==== Data for analysis ====

$ cat src/bmrf_pkg.sv
// constants and types shared by the banked register mode file
package bmrf_pkg;
    localparam int DATA_W = 32;              // internal data path width
    localparam int ADDR_W = 32;              // internal address width
    localparam int EXT_AW = 29;              // address bits reaching pins
    localparam int NARROW_AW = 26;           // narrow program/data space
    localparam int GPR_N = 31;               // physical general registers
    localparam int SPSR_N = 5;               // saved status registers
    localparam int PIDX_W = 5;               // physical index width
    // physical base of each banked group
    localparam logic [4:0] PB_FIQ = 5'h10;   // fiq r8..r14
    localparam logic [4:0] PB_SVC = 5'h17;   // svc r13..r14
    localparam logic [4:0] PB_ABT = 5'h19;   // abt r13..r14
    localparam logic [4:0] PB_IRQ = 5'h1B;   // irq r13..r14
    localparam logic [4:0] PB_UND = 5'h1D;   // und r13..r14
    // architectural register numbers
    localparam logic [3:0] IDX_SHARED = 4'h8; // first possibly banked
    localparam logic [3:0] IDX_SP = 4'hD;
    localparam logic [3:0] IDX_LR = 4'hE;
    localparam logic [3:0] IDX_PC = 4'hF;
    // wide mode codes
    localparam logic [4:0] MC_USR = 5'h10;
    localparam logic [4:0] MC_FIQ = 5'h11;
    localparam logic [4:0] MC_IRQ = 5'h12;
    localparam logic [4:0] MC_SVC = 5'h13;
    localparam logic [4:0] MC_ABT = 5'h17;
    localparam logic [4:0] MC_UND = 5'h1B;
    // narrow mode codes
    localparam logic [4:0] MC26_USR = 5'h00;
    localparam logic [4:0] MC26_FIQ = 5'h01;
    localparam logic [4:0] MC26_IRQ = 5'h02;
    localparam logic [4:0] MC26_SVC = 5'h03;
    // status word layout
    localparam int PSR_I = 7;                // interrupt disable
    localparam int PSR_F = 6;                // fast interrupt disable
    localparam logic [1:0] MASK_RST = 2'h3;  // both disabled at reset
    // saved status slot per privileged mode
    localparam logic [2:0] SL_FIQ = 3'h0;
    localparam logic [2:0] SL_SVC = 3'h1;
    localparam logic [2:0] SL_ABT = 3'h2;
    localparam logic [2:0] SL_IRQ = 3'h3;
    localparam logic [2:0] SL_UND = 3'h4;
    localparam logic [31:0] WORD_RST = 32'h0000_0000;
    // operating modes, one-hot
    typedef enum logic [5:0] {
        MD_USR = 6'h01,
        MD_FIQ = 6'h02,
        MD_IRQ = 6'h04,
        MD_SVC = 6'h08,
        MD_ABT = 6'h10,
        MD_UND = 6'h20
    } bmrf_mode_t;
endpackage

$ cat src/bmrf_core.sv
// banked register file with operating mode and access checks
`timescale 1ns/100ps
`default_nettype none
module bmrf_core
    import bmrf_pkg::*;
#(
    parameter int EXT_W = EXT_AW             // address bits driven out
)(
    input wire logic clk_i,
    input wire logic rstn_i,
    input wire logic ce_i,                   // freezes all state when low
    input wire logic wide_program_space_bit_i,
    input wire logic wide_data_space_bit_i,
    input wire logic [3:0] rd_a_idx_i,       // read port a register
    input wire logic [3:0] rd_b_idx_i,       // read port b register
    input wire logic wr_en_i,                // register write
    input wire logic [3:0] wr_idx_i,
    input wire logic wr_byte_i,              // byte load, zero extended
    input wire logic [DATA_W-1:0] wr_data_i,
    input wire logic mode_req_i,             // software mode change
    input wire logic [4:0] mode_val_i,       // requested mode code
    input wire logic irq_i,                  // interrupt request level
    input wire logic fiq_i,                  // fast interrupt level
    input wire logic dabort_i,               // data abort event
    input wire logic pabort_i,               // prefetch abort event
    input wire logic undef_i,                // unknown instruction event
    input wire logic [DATA_W-1:0] exc_link_i, // return address on entry
    input wire logic acc_valid_i,            // memory access request
    input wire logic acc_fetch_i,            // instruction fetch
    input wire logic acc_word_i,             // word (1) or byte (0)
    input wire logic [ADDR_W-1:0] acc_addr_i,
    output logic [DATA_W-1:0] rd_a_o,
    output logic [DATA_W-1:0] rd_b_o,
    output logic [DATA_W-1:0] cpsr_o,        // current status word
    output logic [DATA_W-1:0] spsr_o,        // saved status, 0 in user
    output logic priv_o,                     // privileged mode
    output logic [EXT_W-1:0] ext_addr_o,     // pin address
    output logic ext_req_o,                  // access goes out
    output logic ext_byte_o,                 // byte lane access
    output logic align_err_o,                // misaligned word
    output logic addr_exc_o                  // narrow space overflow
);
    // physical storage
    logic [DATA_W-1:0] regs_ff [GPR_N];
    logic [DATA_W-1:0] nxt_regs [GPR_N];
    logic [DATA_W-1:0] spsr_ff [SPSR_N];     // saved status words
    logic [DATA_W-1:0] nxt_spsr [SPSR_N];
    bmrf_mode_t mode_ff, nxt_mode;
    logic [1:0] mask_ff, nxt_mask;           // {i, f} disables
    // registered outputs
    logic [DATA_W-1:0] nxt_rd_a, nxt_rd_b, nxt_cpsr, nxt_spsr_o;
    logic [EXT_W-1:0] nxt_ext_addr;
    logic nxt_priv, nxt_req, nxt_byte, nxt_align, nxt_aexc;
    // combinational helpers
    logic narrow;                            // narrow program space
    logic take;                              // exception accepted
    bmrf_mode_t tgt;                         // exception target mode
    logic [4:0] rd_a_phys, rd_b_phys, wr_phys, lr_phys;
    logic [DATA_W-1:0] cur_psr;
    logic is_word, align_bad, aexc, hi_exc;

    assign narrow = !wide_program_space_bit_i;

    // visible register selection, one map per port
    bmrf_bank_map u_map_a (
        .mode_i(mode_ff),
        .idx_i(rd_a_idx_i),
        .phys_o(rd_a_phys)
    );
    bmrf_bank_map u_map_b (
        .mode_i(mode_ff),
        .idx_i(rd_b_idx_i),
        .phys_o(rd_b_phys)
    );
    bmrf_bank_map u_map_w (
        .mode_i(mode_ff),
        .idx_i(wr_idx_i),
        .phys_o(wr_phys)
    );
    bmrf_bank_map u_map_l (                  // link of target mode
        .mode_i(tgt),
        .idx_i(IDX_LR),
        .phys_o(lr_phys)
    );

    // encodes a mode for the status word
    function automatic logic [4:0] mcode(bmrf_mode_t m, logic nar);
        logic [4:0] c;
        case (m)
            MD_FIQ: c = nar ? MC26_FIQ : MC_FIQ;
            MD_IRQ: c = nar ? MC26_IRQ : MC_IRQ;
            MD_SVC: c = nar ? MC26_SVC : MC_SVC;
            MD_ABT: c = MC_ABT;
            MD_UND: c = MC_UND;
            default: c = nar ? MC26_USR : MC_USR;
        endcase
        return c;
    endfunction

    // saved status slot of a privileged mode
    function automatic logic [2:0] slot(bmrf_mode_t m);
        logic [2:0] s;
        case (m)
            MD_FIQ: s = SL_FIQ;
            MD_IRQ: s = SL_IRQ;
            MD_ABT: s = SL_ABT;
            MD_UND: s = SL_UND;
            default: s = SL_SVC;
        endcase
        return s;
    endfunction

    // access checks on the memory request
    always_comb begin
        is_word = acc_word_i | acc_fetch_i;
        align_bad = acc_valid_i && is_word
            && (acc_addr_i[1:0] != 2'h0);
        // wide program with narrow data is not supported and acts
        // as narrow data here
        aexc = acc_valid_i && (|acc_addr_i[ADDR_W-1:NARROW_AW])
            && (acc_fetch_i ? narrow
                : !wide_data_space_bit_i);
        cur_psr = WORD_RST;
        cur_psr[PSR_I] = mask_ff[1];
        cur_psr[PSR_F] = mask_ff[0];
        cur_psr[4:0] = mcode(mode_ff, narrow);
    end

    // exception arbitration, highest priority first
    always_comb begin
        take = 1'b1;
        tgt = MD_SVC;
        hi_exc = dabort_i || aexc || (fiq_i && !mask_ff[0])
            || (irq_i && !mask_ff[1]) || pabort_i;
        if (aexc) begin
            tgt = MD_SVC;
        end else if (dabort_i) begin
            tgt = narrow ? MD_SVC : MD_ABT;
        end else if (fiq_i && !mask_ff[0]) begin
            tgt = MD_FIQ;
        end else if (irq_i && !mask_ff[1]) begin
            tgt = MD_IRQ;
        end else if (pabort_i) begin
            tgt = narrow ? MD_SVC : MD_ABT;
        end else if (undef_i) begin
            tgt = narrow ? MD_SVC : MD_UND;
        end else begin
            take = 1'b0;
        end
    end

    // mode and status next state
    always_comb begin
        nxt_mode = mode_ff;
        nxt_mask = mask_ff;
        nxt_spsr = spsr_ff;
        if (take) begin
            nxt_spsr[slot(tgt)] = cur_psr;
            nxt_mode = tgt;
            nxt_mask[1] = 1'b1;
            nxt_mask[0] = mask_ff[0] | (tgt == MD_FIQ);
        end else if (mode_req_i && mode_ff != MD_USR) begin
            // illegal codes for the configuration are ignored
            case (mode_val_i)
                MC26_USR: if (narrow) nxt_mode = MD_USR;
                MC26_FIQ: if (narrow) nxt_mode = MD_FIQ;
                MC26_IRQ: if (narrow) nxt_mode = MD_IRQ;
                MC26_SVC: if (narrow) nxt_mode = MD_SVC;
                MC_USR: if (!narrow) nxt_mode = MD_USR;
                MC_FIQ: if (!narrow) nxt_mode = MD_FIQ;
                MC_IRQ: if (!narrow) nxt_mode = MD_IRQ;
                MC_SVC: if (!narrow) nxt_mode = MD_SVC;
                MC_ABT: if (!narrow) nxt_mode = MD_ABT;
                MC_UND: if (!narrow) nxt_mode = MD_UND;
                default: nxt_mode = mode_ff;
            endcase
        end else if (narrow && (mode_ff == MD_ABT
            || mode_ff == MD_UND)) begin
            nxt_mode = MD_SVC;
        end
    end

    always_ff @(posedge clk_i) begin
        if (!rstn_i) begin
            mode_ff <= MD_SVC;
            mask_ff <= MASK_RST;
            for (int i = 0; i < SPSR_N; i++) begin
                spsr_ff[i] <= WORD_RST;
            end
        end else if (ce_i) begin
            mode_ff <= nxt_mode;
            mask_ff <= nxt_mask;
            spsr_ff <= nxt_spsr;
        end
    end

    // register writes; exception link write wins
    always_comb begin
        nxt_regs = regs_ff;
        if (wr_en_i) begin
            nxt_regs[wr_phys] = wr_byte_i
                ? {24'h00_0000, wr_data_i[7:0]}
                : wr_data_i;
        end
        if (take) begin
            nxt_regs[lr_phys] = exc_link_i;
        end
    end

    always_ff @(posedge clk_i) begin
        if (!rstn_i) begin
            for (int i = 0; i < GPR_N; i++) begin
                regs_ff[i] <= WORD_RST;
            end
        end else if (ce_i) begin
            regs_ff <= nxt_regs;
        end
    end

    // output values
    always_comb begin
        nxt_rd_a = regs_ff[rd_a_phys];
        nxt_rd_b = regs_ff[rd_b_phys];
        nxt_cpsr = cur_psr;
        nxt_spsr_o = (mode_ff == MD_USR) ? WORD_RST
            : spsr_ff[slot(mode_ff)];
        nxt_priv = (mode_ff != MD_USR);
        nxt_ext_addr = acc_addr_i[EXT_W-1:0];
        nxt_req = acc_valid_i && !align_bad && !aexc;
        nxt_byte = acc_valid_i && !is_word;
        nxt_align = align_bad;
        nxt_aexc = aexc;
    end

    always_ff @(posedge clk_i) begin
        if (!rstn_i) begin
            rd_a_o <= WORD_RST;
            rd_b_o <= WORD_RST;
            cpsr_o <= WORD_RST;
            spsr_o <= WORD_RST;
            priv_o <= 1'b0;
            ext_addr_o <= '0;
            ext_req_o <= 1'b0;
            ext_byte_o <= 1'b0;
            align_err_o <= 1'b0;
            addr_exc_o <= 1'b0;
        end else if (ce_i) begin
            rd_a_o <= nxt_rd_a;
            rd_b_o <= nxt_rd_b;
            cpsr_o <= nxt_cpsr;
            spsr_o <= nxt_spsr_o;
            priv_o <= nxt_priv;
            ext_addr_o <= nxt_ext_addr;
            ext_req_o <= nxt_req;
            ext_byte_o <= nxt_byte;
            align_err_o <= nxt_align;
            addr_exc_o <= nxt_aexc;
        end
    end
endmodule
`default_nettype wire

$ cat src/bmrf_bank_map.sv
// maps an architectural register number to its physical slot
`timescale 1ns/100ps
`default_nettype none
module bmrf_bank_map
    import bmrf_pkg::*;
(
    input wire bmrf_mode_t mode_i,           // current or target mode
    input wire logic [3:0] idx_i,            // register number 0..15
    output logic [PIDX_W-1:0] phys_o         // physical slot 0..30
);
    // user copy unless the mode owns a banked copy
    always_comb begin
        phys_o = {1'b0, idx_i};
        if (idx_i >= IDX_SHARED && idx_i < IDX_PC) begin
            if (mode_i == MD_FIQ) begin
                phys_o = PB_FIQ + 5'(idx_i - IDX_SHARED);
            end else if (idx_i >= IDX_SP) begin
                case (mode_i)
                    MD_SVC: phys_o = PB_SVC + 5'(idx_i - IDX_SP);
                    MD_ABT: phys_o = PB_ABT + 5'(idx_i - IDX_SP);
                    MD_IRQ: phys_o = PB_IRQ + 5'(idx_i - IDX_SP);
                    MD_UND: phys_o = PB_UND + 5'(idx_i - IDX_SP);
                    default: phys_o = {1'b0, idx_i};
                endcase
            end
        end
    end
endmodule
`default_nettype wire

====

> [Task objective]: Copy each line of the listing that contains "registers".

> [Result]:
    localparam int GPR_N = 31;               // physical general registers
    localparam int SPSR_N = 5;               // saved status registers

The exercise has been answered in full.